Dr Dalhatu Tafida, Nigeria’s High Commissioner to the UK confirmed the report on Saturday. “A member of the family just called to tell me,” Tafida said in a telephone interview.
Also reacting to the news of Chief Ojukwu’s demise on a telephone interview from London was former President Olusegun Obasanjo who said “it is with deep sadness that I received the news of the demise of my friend and colleague.
“He and I were subalterns in the army at Nigeria’s independence in 1960.
“In a way, his death marks the end of an era in Nigeria.
“I condole with his family and pray for the repose of his soul.’’
A recent statement from the a spokesman of the Royal Berkshire Hospital, where the Mr. Ojukwu had been admitted for close observation, had stated that he was suffering from a chest infection and was immediately admitted as an emergency patient from the Lynden Hill Clinic. His condition had been described as stable and that he never suffered a stroke nor been on any life-support machine.

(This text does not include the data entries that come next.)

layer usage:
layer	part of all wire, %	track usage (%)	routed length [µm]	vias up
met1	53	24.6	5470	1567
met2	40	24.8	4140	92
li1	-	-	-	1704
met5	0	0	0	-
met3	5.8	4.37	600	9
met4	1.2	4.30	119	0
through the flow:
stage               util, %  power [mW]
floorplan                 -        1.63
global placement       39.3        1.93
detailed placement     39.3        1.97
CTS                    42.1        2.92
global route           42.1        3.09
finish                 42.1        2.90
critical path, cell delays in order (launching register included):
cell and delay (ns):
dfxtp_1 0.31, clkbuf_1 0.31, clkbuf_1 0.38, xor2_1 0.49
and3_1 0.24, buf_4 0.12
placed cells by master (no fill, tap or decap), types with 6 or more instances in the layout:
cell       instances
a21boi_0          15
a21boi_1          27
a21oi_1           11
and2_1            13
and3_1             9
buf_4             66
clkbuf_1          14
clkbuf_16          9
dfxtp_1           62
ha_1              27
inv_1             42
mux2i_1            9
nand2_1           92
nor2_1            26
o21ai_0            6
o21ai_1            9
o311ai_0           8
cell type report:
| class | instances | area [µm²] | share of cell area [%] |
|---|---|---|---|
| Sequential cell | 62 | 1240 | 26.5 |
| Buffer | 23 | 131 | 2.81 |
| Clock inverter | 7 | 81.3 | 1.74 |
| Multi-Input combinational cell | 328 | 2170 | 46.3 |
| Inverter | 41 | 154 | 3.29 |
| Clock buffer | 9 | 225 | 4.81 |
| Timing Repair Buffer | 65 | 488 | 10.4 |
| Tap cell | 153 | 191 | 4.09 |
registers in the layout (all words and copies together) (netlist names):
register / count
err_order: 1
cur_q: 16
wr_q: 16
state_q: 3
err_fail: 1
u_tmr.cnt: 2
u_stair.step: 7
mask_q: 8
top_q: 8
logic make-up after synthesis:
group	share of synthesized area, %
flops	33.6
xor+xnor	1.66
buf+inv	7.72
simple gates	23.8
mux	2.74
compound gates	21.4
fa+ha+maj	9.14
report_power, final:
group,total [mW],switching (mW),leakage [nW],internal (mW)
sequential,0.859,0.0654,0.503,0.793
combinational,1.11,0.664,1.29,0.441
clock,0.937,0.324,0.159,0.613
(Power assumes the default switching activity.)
## src/rtl/fwiden_pkg.sv

```systemverilog
package fwiden_pkg;

  // Strobes from control to datapath.
  typedef struct packed {
    logic capture;  // load a new widened value this edge
    logic clear;    // synchronous clear of the output register
  } fwidenStrobe_t;

  // Input classes that select the datapath mapping.
  typedef enum logic [1:0] {
    CLS_ZERO    = 2'd0,
    CLS_SUB     = 2'd1,
    CLS_NORM    = 2'd2,
    CLS_SPECIAL = 2'd3
  } fwidenClass_t;

endpackage

```

## src/rtl/fwiden_lzc.sv

```systemverilog
// Priority detector: index of the highest set bit of vec (0 when vec is zero).
module fwiden_lzc #(
  parameter int W = 10,
  localparam int PW = (W > 1) ? $clog2(W) : 1
) (
  input  logic [W-1:0]  vec,
  output logic [PW-1:0] pos
);

  always_comb begin
    pos = '0;
    for (int i = 0; i < W; i++) begin
      if (vec[i]) pos = PW'(i);
    end
  end

endmodule

```

## src/rtl/fwiden_ctrl.sv

```systemverilog
module fwiden_ctrl
  import fwiden_pkg::*;
(
  input  logic          clk,
  input  logic          rst,
  input  logic          inValid,
  output fwidenStrobe_t strobe,
  output logic          outValid
);

  always_comb begin
    strobe.capture = inValid & ~rst;
    strobe.clear   = rst;
  end

  always_ff @(posedge clk) begin
    if (rst) outValid <= 1'b0;
    else     outValid <= inValid;
  end

  // valid follows the input strobe by exactly one edge
  a_r7_valid_set: assert property (@(posedge clk) disable iff (rst)
    inValid |=> outValid);
  a_r7_valid_clr: assert property (@(posedge clk) disable iff (rst)
    !inValid |=> !outValid);
  // reset clears the valid flag
  a_r9_reset_valid: assert property (@(posedge clk)
    rst |=> !outValid);

endmodule

```

## src/rtl/fwiden_dp.sv

```systemverilog
module fwiden_dp
  import fwiden_pkg::*;
#(
  parameter int NE = 5,
  parameter int NF = 10,
  parameter int WE = 11,
  parameter int WF = 52
) (
  input  logic            clk,
  input  fwidenStrobe_t   strobe,
  input  logic [NE+NF:0]  inWord,
  output logic [WE+WF:0]  outWord
);

  localparam int NBIAS    = (1 << (NE - 1)) - 1;
  localparam int WBIAS    = (1 << (WE - 1)) - 1;
  localparam int REBIAS   = WBIAS - NBIAS;
  localparam int SUB_BASE = REBIAS - NF + 1;
  localparam int FSHIFT   = WF - NF;
  localparam int PW       = (NF > 1) ? $clog2(NF) : 1;
  localparam int SAW      = $clog2(WF + 1);

  logic           sgn;
  logic [NE-1:0]  nExp;
  logic [NF-1:0]  nFrac;
  fwidenClass_t   cls;
  logic [PW-1:0]  leadPos;
  logic [SAW-1:0] subAmt;
  logic [WF:0]    subWide;
  logic [WE-1:0]  wExp;
  logic [WF-1:0]  wFrac;

  assign sgn   = inWord[NE+NF];
  assign nExp  = inWord[NE+NF-1:NF];
  assign nFrac = inWord[NF-1:0];

  always_comb begin
    if (nExp == '0)      cls = (nFrac == '0) ? CLS_ZERO : CLS_SUB;
    else if (&nExp)      cls = CLS_SPECIAL;
    else                 cls = CLS_NORM;
  end

  fwiden_lzc #(.W(NF)) u_lzc (
    .vec (nFrac),
    .pos (leadPos)
  );

  // Move the leading one to bit WF; truncation to WF bits drops it.
  assign subAmt  = SAW'(WF) - SAW'(leadPos);
  assign subWide = {{(WF + 1 - NF){1'b0}}, nFrac} << subAmt;

  always_comb begin
    wExp  = '0;
    wFrac = '0;
    case (cls)
      CLS_ZERO: begin
        wExp  = '0;
        wFrac = '0;
      end
      CLS_SUB: begin
        wExp  = WE'(SUB_BASE) + WE'(leadPos);
        wFrac = subWide[WF-1:0];
      end
      CLS_NORM: begin
        wExp  = WE'(nExp) + WE'(REBIAS);
        wFrac = {nFrac, {FSHIFT{1'b0}}};
      end
      CLS_SPECIAL: begin
        wExp  = '1;
        wFrac = {nFrac, {FSHIFT{1'b0}}};
      end
      default: begin
        wExp  = '0;
        wFrac = '0;
      end
    endcase
  end

  always_ff @(posedge clk) begin
    if (strobe.clear)        outWord <= '0;
    else if (strobe.capture) outWord <= {sgn, wExp, wFrac};
  end

  // no capture, no change
  a_r8_hold: assert property (@(posedge clk) disable iff (strobe.clear)
    !strobe.capture |=> $stable(outWord));
  // sign carried through
  a_r6_sign: assert property (@(posedge clk) disable iff (strobe.clear)
    strobe.capture |=> outWord[WE+WF] == $past(inWord[NE+NF]));
  // zero in, zero magnitude out
  a_r2_zero: assert property (@(posedge clk) disable iff (strobe.clear)
    (strobe.capture && inWord[NE+NF-1:0] == '0) |=> outWord[WE+WF-1:0] == '0);
  // specials keep an all-ones exponent
  a_r5_special_exp: assert property (@(posedge clk) disable iff (strobe.clear)
    (strobe.capture && (&inWord[NE+NF-1:NF])) |=> (&outWord[WE+WF-1:WF]));
  // subnormals become normal wide numbers
  a_r3_sub_normal: assert property (@(posedge clk) disable iff (strobe.clear)
    (strobe.capture && inWord[NE+NF-1:NF] == '0 && inWord[NF-1:0] != '0)
      |=> (outWord[WE+WF-1:WF] != '0 && !(&outWord[WE+WF-1:WF])));
  // reset clears the data register
  a_r9_reset_word: assert property (@(posedge clk)
    strobe.clear |=> outWord == '0);

endmodule

```

## src/rtl/fwiden.sv

```systemverilog
module fwiden
  import fwiden_pkg::*;
#(
  parameter int NARROW_EXP  = 5,
  parameter int NARROW_FRAC = 10,
  parameter int WIDE_EXP    = 11,
  parameter int WIDE_FRAC   = 52
) (
  input  logic                            clk,
  input  logic                            rst,
  input  logic                            inValid,
  input  logic [NARROW_EXP+NARROW_FRAC:0] inWord,
  output logic                            outValid,
  output logic [WIDE_EXP+WIDE_FRAC:0]     outWord
);

  fwidenStrobe_t strobe;

  fwiden_ctrl u_ctrl (
    .clk      (clk),
    .rst      (rst),
    .inValid  (inValid),
    .strobe   (strobe),
    .outValid (outValid)
  );

  fwiden_dp #(
    .NE (NARROW_EXP),
    .NF (NARROW_FRAC),
    .WE (WIDE_EXP),
    .WF (WIDE_FRAC)
  ) u_dp (
    .clk     (clk),
    .strobe  (strobe),
    .inWord  (inWord),
    .outWord (outWord)
  );

endmodule

```

## config.mk

```make
export PLATFORM = sky130hd
export DESIGN_NAME = fwiden
export DESIGN_NICKNAME = d
export VERILOG_FILES = /design/src/rtl/fwiden_pkg.sv /design/src/rtl/fwiden_lzc.sv /design/src/rtl/fwiden_ctrl.sv /design/src/rtl/fwiden_dp.sv /design/src/rtl/fwiden.sv
export SDC_FILE = /design/constraint.sdc
export NUM_CORES = 1
export LEC_CHECK = 0
export ABC_AREA = 0
export BUFFER_PORTS_ARGS = -buffer_cell sky130_fd_sc_hd__buf_2
export CAP_MARGIN = 20
export CORE_ASPECT_RATIO = 1.5
export CORE_MARGIN = 8
export CORE_UTILIZATION = 46
export CTS_BUF_LIST = sky130_fd_sc_hd__clkbuf_16
export DETAILED_ROUTE_END_ITERATION = 7
export PLACE_DENSITY = 0.78
export SYNTH_ARGS = -nofsm -noshare
export SYNTH_HDL_FRONTEND = slang
export SYNTH_HIERARCHICAL = 1
export SYNTH_SLANG_ARGS = --single-unit
export TNS_END_PERCENT = 100
```

## constraint.sdc

```tcl
create_clock -name clk -period 2.4 [get_ports clk]
set_input_delay 0 -clock clk [delete_from_list [all_inputs] [get_ports clk]]
set_output_delay 0 -clock clk [all_outputs]
set_load 0.03 [all_outputs]
```

Word level (Yosys, flattened, before mapping)
Index checks and enable logic that the tools add are counted.
{"block": "classes", "add_sub_neg": 3, "eq_ne": 3, "shifts": 1, "n_mux": 14, "n_bitwise": 2, "reduce_logical": 5}
{"op": "$pmux 52 s3", "count": 1}
{"op": "$shl 10x6->52", "count": 1}
{"op": "$pmux 11 s4", "count": 1}
{"op": "$mux 4", "count": 8}
{"op": "$add 10x4->11 const A", "count": 1}
{"op": "$add 5x10->11 const B", "count": 1}
{"op": "$logic_not 10->1", "count": 1}
{"op": "$sub 5x5->6 const A", "count": 1}
{"op": "$logic_not 5->1", "count": 1}
{"op": "$reduce_and 5->1", "count": 1}
{"op": "$eq 2x2->1 const B", "count": 2}
{"op": "$mux 1", "count": 3}
{"op": "$eq 2x1->1 const B", "count": 1}
{"op": "$logic_not 2->1", "count": 1}
{"op": "$mux 2", "count": 1}
{"op": "$reduce_or 2->1", "count": 1}
{"op": "$and 1x1->1", "count": 1}
{"op": "$not 1->1", "count": 1}
{"block": "totals", "regBits": 65, "inputBits": 19, "elab_cells": 30}

Longest topological paths before layout
Gate-level depths: netlist of the first run.
{"block": "logic_depth", "depth_word": 12, "depth_mapped": 14}

By module
The synthesis of the first run kept the hierarchy.
{"module": "fwiden_dp", "n_inst": 1, "cells_per_inst": 289, "area_per_inst_um2": 2239.6, "seq_area_each_um2": 560.5}
{"module": "fwiden_lzc", "n_inst": 1, "cells_per_inst": 12, "area_per_inst_um2": 72.6, "seq_area_each_um2": 0.0}
{"module": "fwiden_ctrl", "n_inst": 1, "cells_per_inst": 4, "area_per_inst_um2": 40.0, "seq_area_each_um2": 20.0}

Least setup slack after synthesis of the first run
OpenSTA, ideal clock, no wires.
{"block": "synth_timing", "path_kind": "input -> register", "start": "input inWord[4]", "end": "register u_dp.outWord[42]", "setup_time_ns": 0.130, "t_arrival_ns": 2.429, "required_ns": 2.270, "setup_slack_ns": -0.160, "stages": 14, "n_path_buf": 4, "path_cell_list": "nor2_1 -> a221oi_2 -> o31ai_2 -> buf_2 -> buf_2 -> inv_1 -> ha_1 -> buf_2 -> clkbuf_1 -> and3b_1 -> a21oi_1 -> mux2i_1 -> a21oi_1 -> o22ai_1"}
{"block": "synth_between", "elab_chain_len": 9, "elab_cells_between_ends": 17}
{"element": "start: declaration", "line": "fwiden.sv:12", "source": "input logic [NARROW_EXP+NARROW_FRAC:0] inWord,"}
{"element": "$mux 4 (6 in a row)", "line": "fwiden_lzc.sv:13", "source": "if (vec[i]) pos = PW'(i);"}
{"element": "named net u_dp.leadPos[0]", "line": "fwiden_dp.sv:27", "source": "logic [PW-1:0] leadPos;"}
{"element": "$sub 5x5->6", "line": "fwiden_dp.sv:49", "source": "assign subAmt = SAW'(WF) - SAW'(leadPos);"}
{"element": "$shl 10x6->52", "line": "fwiden_dp.sv:50", "source": "assign subWide = {{(WF + 1 - NF){1'b0}}, nFrac} << subAmt;"}
{"element": "$pmux 52 s3", "line": "fwiden_dp.sv:55", "source": "case (cls)"}
{"element": "end signal: assignment", "line": "fwiden_dp.sv:81", "source": "else if (strobe.capture) outWord <= {sgn, wExp, wFrac};"}
{"element": "end: declaration", "line": "fwiden_dp.sv:12", "source": "output logic [WE+WF:0] outWord"}
The timed path passes the listed nets, and every way through them passes these cells.
A chain may end at the register's enable or synchronous reset.

Final worst setup path of the first run
{"block": "layout_timing", "start": "input inWord[4]", "end": "register u_dp.outWord[50]"}
The elaborated chain is that of the path after synthesis.

==> flow_summary_export.csv, run 1 <==
group,metric,value,unit
run_status,status,"completed",
synthesis,post_synthesis_xor_xnor_area_fraction,0.01117,
finish,finish.cell_count_without_fillers,450,
setup_path,cpPeakStageDelay,0.33,ns
grt,first_global_vias,2495,
synthesis,synth.ff_latch_count,29,
synthesis,yosys_most_used_dff,"sky130_fd_sc_hd__dfxtp_1",
synthesis,post_synth_fa_ha_maj_area_fraction,0.005319,
synthesis,post_synth_mux_area_share,0.1271,
setup_path,critical_path.endpoint_type,"flop",
synthesis,synth_top_family_by_area,"simple AND/OR/NAND/NOR gates",
finish,final_common_cell,"sky130_fd_sc_hd__buf_2",
synthesis,synth-simple-area-share,0.2431,
setup_path,worst_path_max_delay_cell,"sky130_fd_sc_hd__mux2_2",
synthesis,seq_area_frac_synth,0.2468,
synthesis,synthesis.area_per_instance,7.712,µm²
finish,postLayoutCoreUtil,0.5776,
grt,grt_first_pass_wirelength,12.16,mm
synthesis,synth-compound-area-share,0.2053,
setup_path,critical_path.startpoint_type,"primary input",
routing,routed_wirelength,7.617,mm
die,fp.coreArea,5045,µm²
clock_network,cts_num_sinks,29,
power_and_ir_drop,power.static_leakage,1.348,nW
routing,drt-vias-per-instance,5.458,
sta,finalHoldViolCount,0,
clock_network,cts_inserted_buffers,5,
die,floorplan.die.width,74.39,µm
sta,final.hold.worst_slack,0.03061,ns
sta,worst_slew_margin_rel,0.4700,
grt,grt_overflow_total,0,
finish,layout_common_cells,"51 x sky130_fd_sc_hd__buf_2, 39 x sky130_fd_sc_hd__buf_4, 33 x sky130_fd_sc_hd__a21oi_1",
setup_path,crit_arrival,2.31,ns
finish,ff_latch_area,580.6,µm²
die,die_height,103.6,µm
finish,area_of_the_multi_input_gates,1516,µm²
setup_path,critical_path_peak_fanout,6,
clock_network,ctsLongestPathBuffers,2,
finish,antenna_cells,0,
finish,areaGrowthSynthToFinish,23.88,%
sta,timing.final.max_slew_violations,0,
finish,final.fill_count,508,
setup_path,critical_path.cell_chain,"buf_2, nor2_1, a221oi_2, o31ai_2, inv_1, ha_1, buf_4, mux2_2, a21oi_1, buf_4, a21oi_1, o2111ai_1, nand3_1",
synthesis,yosys_warn_count,6,
setup_path,crit_type,"in2reg",
synthesis,mappedNetlistArea,2352,µm²
placement,gp_congestion,0.9937,
clock_network,cts.clk_slew.worst_paths,0.05,ns
setup_path,critPathRequiredTime,2.55,ns
routing,avgRoutedWirePerCell,16.93,µm
finish,layout.nets,401,
die,ios,84,
routing,remaining_drc_errors,0,
die,die_area,7705,µm²
sta,final_critical_delay_including_setup_and_external_delays,2.161,ns
die,initial_core_util,0.4663,
synthesis,synthArstFlopShare,0,
synthesis,cells_after_synth,305,
placement,post-place-cells,440,
power_and_ir_drop,power.density,574.5,nW/µm²
sta,clock-skew-final,0,ns
grt,pin_count_of_the_biggest_net_entering_global_routing,23,
clock_network,cts_tree,"done",
power_and_ir_drop,vdd.ir_drop.worst,0.2768,mV
clock_network,worst_skew_pair.late_latency,0.27,ns
die,placementRows,32,
placement,place.port_buffers,51,
grt,grt_util_all_layers,0.1996,
synthesis,number_of_synthesized_flops_with_an_enable_pin,0,
finish,layout-drive-gt1-share,0.3220,
clock_network,clock_tree.root_cell,"sky130_fd_sc_hd__clkbuf_16",
sta,tightest_slew,0.7921,ns
routing,vias,2456,
routing,drt_iter0_drc,170,
routing,drtPass1Iterations,4,
sta,fin_crit_sh,0.9005,
run,timing.max_cap.violations,0,
synthesis,netlist-cell-type-count,48,
hold_path,worst_min_delay_path_category,"in2reg",
grt,antenna_found_initial,0,
sta,clock.fmax,462.7,MHz
clock_network,cts_h_tree_depth,2,
routing,antenna_violating_nets_left,0,
sta,setup-violations-final,0,
sta,grt_setup_unrepaired,"false",
placement,dp_hpwl,6.178,mm
[Yosys cell counts, types with 3 or more instances]
master	instances	area share
sky130_fd_sc_hd__nand2_1	22	0.035
sky130_fd_sc_hd__mux2_2	9	0.043
sky130_fd_sc_hd__clkbuf_1	11	0.018
sky130_fd_sc_hd__mux2i_1	13	0.055
sky130_fd_sc_hd__and3_1	8	0.021
sky130_fd_sc_hd__nand3_1	8	0.017
sky130_fd_sc_hd__a211oi_1	7	0.022
sky130_fd_sc_hd__dfxtp_1	29	0.25
sky130_fd_sc_hd__inv_1	6	0.0096
sky130_fd_sc_hd__o21ai_0	10	0.021
sky130_fd_sc_hd__mux4_2	3	0.029
sky130_fd_sc_hd__a21oi_1	33	0.070
sky130_fd_sc_hd__o21ai_1	5	0.011
sky130_fd_sc_hd__nand2b_1	6	0.016
sky130_fd_sc_hd__o22ai_1	4	0.011
sky130_fd_sc_hd__o31ai_1	3	0.0096
sky130_fd_sc_hd__nor3_1	9	0.019
sky130_fd_sc_hd__buf_4	37	0.12
sky130_fd_sc_hd__nor2b_1	5	0.013
sky130_fd_sc_hd__buf_2	6	0.013
sky130_fd_sc_hd__or2_2	3	0.0080
sky130_fd_sc_hd__xnor2_1	3	0.011
sky130_fd_sc_hd__nor2_1	32	0.051
[critical path, delay by kind of cell]
kind / cells / cell delay [ns]
compound gates: 5 / 0.88
fa+ha+maj: 1 / 0.30
buf+inv: 4 / 0.56
mux: 1 / 0.33
simple gates: 2 / 0.24
[power by group]
group	total [W]	internal, W	switching (W)
registers	0.000510	0.000501	0.00000940
logic	0.000586	0.000216	0.000371
clock network	0.000577	0.000373	0.000204
[timing repair]
item / CTS / global route
hold endpoints to repair: 2 / 0
gates resized for setup: 0 / 0
buffers inserted: 0 / 0
hold buffers: 2 / 0
[path summary, 6_finish.rpt]
path	startpoint	cells after the start	end	slack [ns]
setup reg to reg	u_dp/outWord[50]	4	u_dp/outWord[50]	1.54
setup / recovery	inWord[4]	13	u_dp/outWord[50]	0.24
hold reg to reg	u_dp/outWord[38]	2	u_dp/outWord[38]	0.44
hold / removal	inWord[14]	3	u_dp/outWord[62]	0.03
[registers in the layout, indices dropped and copies added (netlist names)]
| signal | count |
|---|---|
| u_dp/outWord | 28 |
| u_ctrl/outValid | 1 |
[per-layer routing]
| metal | track usage | up-vias | part of all wire |
|---|---|---|---|
| met1 | 0.2203 | 1139 | 0.38 |
| met3 | 0.02413 | 17 | 0.068 |
| met5 | 0 | - | 0 |
| li1 | - | 1178 | - |
| met2 | 0.3498 | 122 | 0.53 |
| met4 | 0.1042 | 0 | 0.029 |
[final cells by class]
class / count / area share
multi-input cells: 246 / 0.5204
flip-flops and latches: 29 / 0.1992
repair buffers: 92 / 0.1949
clock buffers: 5 / 0.04294
well taps: 68 / 0.02920
inverters: 7 / 0.009017
clock inverters: 3 / 0.004294
[logic make-up (layout without fill, tap and decap cells)]
kind of cell,Yosys count,in the layout
flops,29,29
fa+ha+maj,1,1
xor+xnor,3,3
other cells,1,32
buf+inv,61,107
compound gates,77,77
simple gates,108,108
mux,25,25
[metrics by stage]
stage | power (W) | worst slack, ns | instance area, µm² | TNS [ns]
final | 0.001674 | 0.2388 | 2914 | 0
after floorplan | 0.0009447 | 0.04379 | 2481 | 0
after CTS | 0.001675 | 0.2602 | 2914 | 0
after detailed placement | 0.001095 | -0.02658 | 2756 | -0.04046
after global placement | 0.001089 | 0.01873 | 2756 | 0
after global routing | 0.001747 | 0.09400 | 2914 | 0
Power figures use the tool's default switching activity.
==> run 2: changes to the inputs <==
Settings changed: CORE_UTILIZATION 46 to 54, PLACE_DENSITY 0.78 to 0.86.
Clock period 2.4 ns to 2.7 ns, I/O delays scaled along.
==> flow_summary_export.csv, run 2 (synthesis results as in run 1) <==
group,metric,value,unit
power_and_ir_drop,power.density,530.0,nW/µm²
sta,clock.fmax,431.8,MHz
power_and_ir_drop,net_switching_power,0.0005053,W
power_and_ir_drop,swShare,0.3496,
die,fp.coreArea,4209,µm²
placement,post-place-cells,397,
setup_path,crit_type,"in2reg",
routing,avgRoutedWirePerCell,16.81,µm
routing,drtPass1Iterations,5,
grt,grt_overflow_total,0,
grt,first_global_vias,2309,
routing,remaining_drc_errors,0,
routing,drt_iter0_drc,205,
finish,finish.cell_count_without_fillers,407,
clock_network,ctsHoldBuffers,2,
placement,dp_hpwl,5.267,mm
sta,setup-violations-final,0,
die,floorplan.die.width,69.89,µm
sta,finalHoldViolCount,0,
finish,final_common_cell,"sky130_fd_sc_hd__buf_2",
grt,grt_util_all_layers,0.1956,
sta,worst_slew_margin_rel,0.4443,
placement,gp_congestion,0.9983,
setup_path,r2r_cells,4,
die,ios,84,
hold_path,min_path_cells,3,
setup_path,crit_arrival,2.46,ns
power_and_ir_drop,vdd.ir_drop.worst,0.7005,mV
power_and_ir_drop,share_comb_of_total_power,0.330,
die,initial_core_util,0.5589,
finish,final.fill_count,378,
finish,layout-drive-gt1-share,0.2825,
die,placementRows,29,
sta,grt_setup_unrepaired,"false",
clock_network,cts_tree,"done",
finish,largest_register_ff_count,28,
sta,tns,0,ns
clock_network,worst_skew_pair.late_latency,0.27,ns
power_and_ir_drop,power_frac_seq,0.314,
sta,clock-skew-final,0,ns
routing,antenna_violating_nets_left,0,
clock_network,post-cts-setup-buffer-count,0,
sta,fin_crit_sh,0.8577,
grt,pin_count_of_the_biggest_net_entering_global_routing,24,
sta,final_critical_delay_including_setup_and_external_delays,2.316,ns
placement,postPlaceCellArea,2567,µm²
routing,drt-vias-per-instance,5.828,
power_and_ir_drop,clkPwrFrac,0.356,
die,die_area,6767,µm²
finish,areaGrowthSynthToFinish,15.90,%
hold_path,worst_min_delay_path_category,"in2reg",
finish,antenna_cells,0,
setup_path,critPathRequiredTime,2.85,ns
finish,layout.nets,380,
power_and_ir_drop,internal_power_component,0.0009398,W
routing,routed_wirelength,6.840,mm
die,die_height,96.83,µm
power_and_ir_drop,power.static_leakage,1.257,nW
grt,antenna_found_initial,0,
clock_network,cts_resized,0,
clock_network,cts_h_tree_depth,2,
routing,vias,2372,
clock_network,cts_inserted_buffers,5,
finish,leading_registers_by_flop_count,"u_dp/outWord (28), u_ctrl/outValid (1)",
finish,max_flop_register,"u_dp/outWord",
run,timing.max_cap.violations,0,
sta,timing.final.max_slew_violations,0,
run_status,status,"completed",
placement,place.port_buffers,51,
setup_path,critical_path_peak_fanout,16,
clock_network,clock_tree.root_cell,"sky130_fd_sc_hd__clkbuf_16",
grt,grt_first_pass_wirelength,11.21,mm
finish,fin_area,2726,µm²
setup_path,critical_path.startpoint_type,"primary input",
sta,tightest_slew,0.8304,ns
clock_network,ctsLongestPathBuffers,2,
finish,layout_common_cells,"51 x sky130_fd_sc_hd__buf_2, 33 x sky130_fd_sc_hd__a21oi_1, 32 x sky130_fd_sc_hd__nor2_1, 32 x sky130_fd_sc_hd__conb_1, 29 x sky130_fd_sc_hd__dfxtp_1",
clock_network,cts_num_sinks,29,
setup_path,critical_path.endpoint_type,"flop",
clock_network,cts.clk_slew.worst_paths,0.05,ns
## run 2: cell types whose count changed in the layout (fill, tap and decap cells not counted)
cell and change:
sky130_fd_sc_hd__buf_4 -21, sky130_fd_sc_hd__clkinv_1 -2, sky130_fd_sc_hd__clkinv_2 +1, sky130_fd_sc_hd__inv_1 +1, sky130_fd_sc_hd__mux2i_1 +1, sky130_fd_sc_hd__mux2i_2 -1
## run 2: stage by stage
stage	total power (W)	hold WS [ns]	util	worst slack [ns]
finish	0.001445	0.01944	0.6477	0.3843
global route	0.001508	0.03942	0.6477	0.1728
CTS	0.001446	0.01268	0.6477	0.3994
detailed placement	0.0009252	0.2447	0.6100	0.1060
global placement	0.0009227	0.2184	0.6100	0.1783
floorplan	0.0008347	0.07161	-	0.1403
## run 2: area by class of cell
type / count / area (µm²) / share of cell area
Multi-Input combinational cell: 246 / 1513 / 0.5548
Sequential cell: 29 / 580.6 / 0.2129
Timing Repair Buffer: 71 / 410.4 / 0.1505
Clock buffer: 5 / 125.1 / 0.04589
Tap cell: 46 / 57.56 / 0.02111
Inverter: 7 / 26.28 / 0.009637
Clock inverter: 3 / 13.76 / 0.005048
## run 2: path summary, 6_finish.rpt
check	end	slack (ns)	start
worst min register to register	u_dp/outWord[37]	0.45	u_dp/outWord[37]
worst min-delay path	u_dp/outWord[62]	0.02	inWord[14]
worst max-delay path	u_dp/outWord[43]	0.38	inWord[4]
worst max register to register	u_dp/outWord[50]	1.90	u_dp/outWord[50]
## run 2: critical path, stage by stage
cell	delay, ns
sky130_fd_sc_hd__buf_2	0.15
sky130_fd_sc_hd__nor2_1	0.14
sky130_fd_sc_hd__a221oi_2	0.08
sky130_fd_sc_hd__o31ai_2	0.21
sky130_fd_sc_hd__inv_1	0.09
sky130_fd_sc_hd__ha_1	0.63
sky130_fd_sc_hd__mux4_2	0.63
sky130_fd_sc_hd__nand2_1	0.09
sky130_fd_sc_hd__o21ai_0	0.10
sky130_fd_sc_hd__a211oi_1	0.22
sky130_fd_sc_hd__o22ai_1	0.11
## run 2: layer usage
| layer | vias to the layer above | wire length, µm | track usage |
|---|---|---|---|
| met5 | - | 0 | 0 |
| met4 | 0 | 277 | 0.1196 |
| met3 | 19 | 476 | 0.04601 |
| met2 | 135 | 3377 | 0.3225 |
| met1 | 1079 | 2708 | 0.2198 |
| li1 | 1139 | - | - |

Chief Ojukwu, a graduate of the reputable Lincoln College at Oxford University in England, was a popular and charismatic figure amongst his fellow Igbo people of South-Eastern Nigeria, the ethnic group he led to declare the short-lived Republic of Biafra on May 30 1967, which precipitated a bloody Nigerian civil war that lasted for the next 3 years under the leadership of Major-General Yakubu Gowon.
In 1957, within months of working with the colonial civil service, he left and joined the military as one of the first and few university graduates to join the Nigerian army.
After serving in the UN peacekeeping force in the then Congo under Maj.-Gen. Johnson Thomas Aguiyi-Ironsi, Ojuwkwu was promoted to Lieutenant-Colonel in 1964 and was posted to Kano, where he was in charge of the 5th Battalion of the Nigerian Army.
Aguiyi-Ironsi later appointed Odumegwu-Ojukwu as military governor of the defunct Eastern Region on Jan. 17, 1966.
After the first military coup of 1966 and the counter coup that followed, Odumegwu-Ojukwu declared the defunct Eastern Region a sovereign state to be known as Biafra.
In the declaration and during his public address to the people of Biafra, he said: “Having mandated me to proclaim on your behalf, and in your name, that Eastern Nigeria be a sovereign independent republic, now, therefore I, Lt.-Col. Chukwuemeka Odumegwu-Ojukwu, Military Governor of Eastern Nigeria, by virtue of the authority, and pursuant to the principles recited above, do hereby solemnly proclaim that the territory and region known as and called Eastern Nigeria together with her continental shelf and territorial waters, shall, henceforth, be an independent sovereign state of the name and title of The Republic of Biafra.’’
On July 6, 1967, the then military Head of State, Col. Yakubu Gowon declared war and attacked Biafra in a bid to stop Ojukwu’s secessionist attempt.
In a recent interview with sharpedgenews.com, Mr. Ojukwu had stated that the civil war, which lasted 30 months and ended on Jan. 15, 1970, was mainly about a booty placed on his head by the head of the then-military government headed by Colonel Gowon.
As the war was wore out, Ojukwu went on exile and stayed away for the next13 years. He was eventually granted state pardon by President Shehu Shagari, a decision which heralded the deceased’s triumphant return in 1982.
Born Chwukwuemeka Odumegwu-Ojukwu on Nov. 4, 1933 at Zungeru, Niger State, to Sir Louis Phillippe Odumegwu Ojukwu, a businessman from Nnewi, he began his educational career in Lagos, where he was briefly imprisoned for assaulting a white British colonial teacher who had allegedly humiliated a black woman at King’s College, Lagos.
His father sent him to Britain at the age of 13 to study, first at Epsom College in Surrey from where he thereafter bagged a Master’s degree in history at Lincoln College, Oxford University.
Chukwuemeka Odumegwu-Ojukwu returned to Nigeria in 1956 and joined the civil service in the defunct Eastern Nigeria as an Administrative Officer at Udi, in present-day Enugu State.
In 1957, within months of working with the colonial civil service, he left and joined the military as one of the first and few university graduates to join the Nigerian army.
Odumegwu-Ojukwu was married to Miss Intercontinental 1989 Bianca Onoh. They have children.
Until his death, Ojukwu was the leader of the All Peoples Grand Alliance party.